The honor accorded to aggression
by animal-based economies has disfigured human relations for
millennia. Militarism, racism, genocide, crime, child and
spousal abuse, economic exploitation, even sports and entertainment
exhibit the malignant effects of our "aggression obsession."
The primary model for human
aggression is animal abuse. "They treat us like animals"
we say to signify total disregard for the rights of others.
As children we learn that animals can be exploited for human
benefit. We quickly grasp the reason: they can't defend themselves.
Might makes right is the foundation of our interspecies relations.
Whether we see animals as prey, prisoners, sacrificial offerings,
slaves, commodities, experimental subjects, toys, ornaments,
or educational tools, our relentless drive to profit from
animal suffering inspires the most debased human behaviors.
Psychologically, our persecution of animals--the original
scapegoats--sets the pattern for discrimination against any
population deemed inferior or threatening. We always depict
such groups as animal-like, therefore expendable.

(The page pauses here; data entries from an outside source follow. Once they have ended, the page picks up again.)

## DOUBLY_PIPELINE
module DOUBLY_PIPELINE(clk,xi,yi,r,ang,xf,yf);
input signed[15:0] xi,yi;
input clk;
output reg signed [15:0] r,ang;
output reg signed [15:0] xf,yf;
 wire signed [15:0] ri,angi;
 wire  signed [15:0] xfi,yfi;
wire  signed [15:0] g1,g2,g3,g4,g5,g6,g7,g8;
ROTATING x1(clk,xi,yi,g1,g2,g3,g4,g5,g6,g7,g8,xfi,yfi);     
VECTORING x2(clk,xi,yi,g1,g2,g3,g4,g5,g6,g7,g8,ri,angi);  
always @(*)
begin 
xf<=xfi;
yf<=yfi;  
r<=ri;
ang<=angi;
end
endmodule
For scale: about 750 flip-flops, ~97 I/O pins, roughly 72000 µm² of cells after synthesis.
clock: 20.3 ns
lec_check: 0
abc_area: 1
cap_margin: 20
core_margin: 2
core_utilization: 51
cts_cluster_diameter: 260
gpl_timing_driven: 0
max_routing_layer: met5
place_density_lb_addon: 0.01
setup_slack_margin: 1.84
slew_margin: 20
run.sh (not shown) runs the stock make flow with config.mk's settings and CLKGATE_MAP_FILE=.
The starting point produced a clean layout.
Setup of quartz:
// asx_soupbintcp_itch
module asx_soupbintcp_itch (
    input  wire        clk,
    input  wire        rst,
    input  wire        ip_payload_valid,
    input  wire [7:0]  ip_payload_data,
    input  wire        ip_payload_start,
    input  wire        ip_payload_end,
    output wire [15:0] tcp_src_port,
    output wire [15:0] tcp_dst_port,
    output wire [31:0] tcp_seq_num,
    output wire [31:0] tcp_ack_num,
    output wire [3:0] tcp_data_offset,
    output wire [7:0] tcp_flags,
    output wire [15:0] tcp_window,
    output wire tcp_flag_syn,
    output wire tcp_flag_ack,
    output wire tcp_flag_fin,
    output wire tcp_flag_rst,
    output wire tcp_flag_psh,
    output wire tcp_header_valid,
    output wire tcp_parse_error,
    output wire session_active,
    output wire [63:0] session_sequence,
    output wire [7:0] pkt_type,
    output wire pkt_type_valid,
    output wire pkt_heartbeat,
    output wire pkt_login_accepted,
    output wire pkt_login_rejected,
    output wire pkt_end_session,
    output wire [31:0] seq_data_count,
    output wire [31:0] heartbeat_count,
    output wire parse_error,
    output wire msg_valid,
    output wire [7:0] msg_type,
    output wire msg_error,
    output wire [31:0] timestamp,
    output wire [63:0] order_id,
    output wire [31:0] orderbook_id,
    output wire side,
    output wire add_order_valid,
    output wire add_order_start,
    output wire [63:0] quantity,
    output wire [31:0] price,
    output wire [15:0] order_attributes,
    output wire order_executed_valid,
    output wire [63:0] exec_quantity,
    output wire order_cancel_valid,
    output wire order_delete_valid,
    output wire order_replace_valid,
    output wire directory_valid,
    output wire system_event_valid,
    output wire [7:0] event_code,
    output wire [31:0] total_messages,
    output wire [31:0] parse_errors
);
For scale: ~770 flip-flops, about 680 I/O pins, roughly 30,000 sq um of cells after synthesis.
make LEC_CHECK=0 CAP_MARGIN=20 CORE_ASPECT_RATIO=1.54 CORE_MARGIN=2 CORE_UTILIZATION=66 CTS_CLUSTER_SIZE=51 GPL_TIMING_DRIVEN=1 SLEW_MARGIN=40 finish   # period 2.77 ns
run.sh (not shown) runs the stock make flow with config.mk's settings and CLKGATE_MAP_FILE=.
quartz ran in full, but the layout does not pass; the checks complain about setup timing.
### quartz -> yarrow
diff --git a/flow/config.mk b/flow/config.mk
--- a/flow/config.mk
+++ b/flow/config.mk
@@ -8,6 +8,6 @@
 export CAP_MARGIN = 20
-export CORE_ASPECT_RATIO = 1.54
+export CORE_ASPECT_RATIO = 1.03
 export CORE_MARGIN = 2
-export CORE_UTILIZATION = 66
-export CTS_CLUSTER_SIZE = 51
+export CORE_UTILIZATION = 68
+export CTS_CLUSTER_SIZE = 36
 export GPL_TIMING_DRIVEN = 1
==> flow/constraint.sdc <==
create_clock -name core_clock -period 2.33 [get_ports {clk}]
set_input_delay 0.4660 -clock core_clock [delete_from_list [all_inputs] [get_ports {clk}]]
set_output_delay 0.4660 -clock core_clock [all_outputs]
set_load 0.01 [all_outputs]
## What came out
Summary: with quartz as the reference, overall die area in yarrow moved down by a few percent. In the summary table, yarrow is marked failed, with error DPL-0033 raised in clock tree synthesis. Taking quartz as the reference, in yarrow core utilization at floorplan now sits higher, overall die height saw a decrease, synthesized-area fraction occupied by adder cells held. [yarrow] horizontal extent of the die rose about 20% relative to quartz. Placed instance count: yarrow > quartz. In the metrics for quartz and yarrow, the one carrying the higher number of rows created at floorplan is quartz.

========
## wip/tundra
asx_soupbintcp_itch again, from the RTL that the note above started with.
// asx_soupbintcp_itch
module asx_soupbintcp_itch (
    input  wire        clk,
    input  wire        rst,
    input  wire        ip_payload_valid,
    input  wire [7:0]  ip_payload_data,
    input  wire        ip_payload_start,
    input  wire        ip_payload_end,
    output wire [15:0] tcp_src_port,
    output wire [15:0] tcp_dst_port,
    output wire [31:0] tcp_seq_num,
    output wire [31:0] tcp_ack_num,
    output wire [3:0] tcp_data_offset,
    output wire [7:0] tcp_flags,
    output wire [15:0] tcp_window,
    output wire tcp_flag_syn,
    output wire tcp_flag_ack,
    output wire tcp_flag_fin,
    output wire tcp_flag_rst,
    output wire tcp_flag_psh,
    output wire tcp_header_valid,
    output wire tcp_parse_error,
    output wire session_active,
    output wire [63:0] session_sequence,
    output wire [7:0] pkt_type,
    output wire pkt_type_valid,
    output wire pkt_heartbeat,
    output wire pkt_login_accepted,
    output wire pkt_login_rejected,
    output wire pkt_end_session,
    output wire [31:0] seq_data_count,
    output wire [31:0] heartbeat_count,
    output wire parse_error,
    output wire msg_valid,
    output wire [7:0] msg_type,
  ...
clock: 2.71 ns
lec_check: 0
abc_area: 1
cap_margin: 20
core_aspect_ratio: 1.47
core_margin: 2
core_utilization: 72
cts_cluster_diameter: 221
cts_cluster_size: 97
max_routing_layer: met4
place_density_lb_addon: 0.08
setup_slack_margin: 0.72
slew_margin: 20
Tool error DPL-0033 stopped wip/tundra during clock tree synthesis (4_1_cts); no final results.
Relative to wip/tundra, the following input files were edited for wip/umber:
- swapping 0.72 for 0.8 in SETUP_SLACK_MARGIN
- swapping 20 for 5 in SLEW_MARGIN
- swapping 221 for 315 in CTS_CLUSTER_DIAMETER
- swapping 1.47 for 0.5 in CORE_ASPECT_RATIO
## What came out
- Worst setup slack after placement in wip/umber is 0.026 ns below wip/tundra.
- Looking at width of the die, wip/umber sits 70% higher than wip/tundra does.
- Summary of wip/umber over wip/tundra: share of the core filled by cells before placement went up; total die size about even; number of placed cells counting well taps flat.
- wip/umber against wip/tundra; post-detailed-placement half-perimeter wirelength is down by a few percent.
- | final weighted congestion in routability-driven placement | wip/umber vs wip/tundra | about 2.4% lower |
- Each of wip/umber and wip/tundra falls short of a clean finish.
- wip/umber did not finish; a tool error ended it in global routing (5_1_grt).
- FAIL wip/tundra @ clock tree synthesis (4_1_cts): tool exited with error
- Re site row count: wip/umber and wip/tundra aren't equal, and the higher value belongs to wip/tundra.
## Diff of input files: wip/garnet against wip/umber
- SETUP_SLACK_MARGIN: 0.8 -> 0.72
[summary]
Delta (wip/garnet minus wip/umber): post-CTS setup-driven buffer insertion count higher, number of placed cells counting well taps roughly the same, post-cts repair resize count higher. | area after synthesis | wip/umber vs wip/garnet | ≈ equal |. wip/garnet against wip/umber: average cell area after synthesis about even, total die size about even, worst slack at placement went down. On number of instances in the synthesized netlist, wip/umber and wip/garnet are basically level. Comparing wip/garnet against wip/umber, there is no change at all in number of buffers on the longest clock path. wip/umber terminated abnormally: global routing (5_1_grt) reported GRT-0116. wip/garnet | ERROR | global routing (5_1_grt). From wip/umber to wip/garnet the numbers moved as follows: top-level I/O count essentially unchanged, estimated wirelength of the detail-placed design now sits at about the same level.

Margaret Mead remarked that
the worst thing that can happen to a child is for him to harm
an animal and get away with it. Animal cruelty kills respect
for life. When an entire society exploits animals on a massive
scale, violence becomes an institution.
What has been called "the
banality of evil" springs from the same phenomena: worship
of aggression, scapegoating, the myth of biological superiority,
and habituation to violence. The Nazis proved how easily mass
murder crosses the species barrier. Some of the bids submitted
by the German manufacturers who built Hitler's herding and
killing facilities have been preserved. These bland documents
are indistinguishable from contracts for livestock equipment.
Industrialized violence
kills millions of animals every day. "Collateral damage"
to our own species takes an additional toll. With a rapacity
bordering on apocalyptic, we now spill more blood of man and
beast than all other terrestrial species combined. The cult
of aggression responsible for this war against life originated
in the distant past as a cover-up for animal cruelty. It may
be the most archaic superstition to survive antiquity. We
are not carnivores by nature and there is nothing manly about
abusing the defenseless. Those who prey on the vulnerable
are cowards and cutthroats. Their pursuit of cruelty through
the ages transformed violence into a human institution. For
it is the systematic slaughter of sentient beings that has
made history "a nightmare from which we are trying to
awake."
This is a revised version of the
original story "WAR AGAINST LIFE: HUMANITY'S DESCENT
INTO VIOLENCE"
as published in The Country Connection, Issue 41, Winter 2003.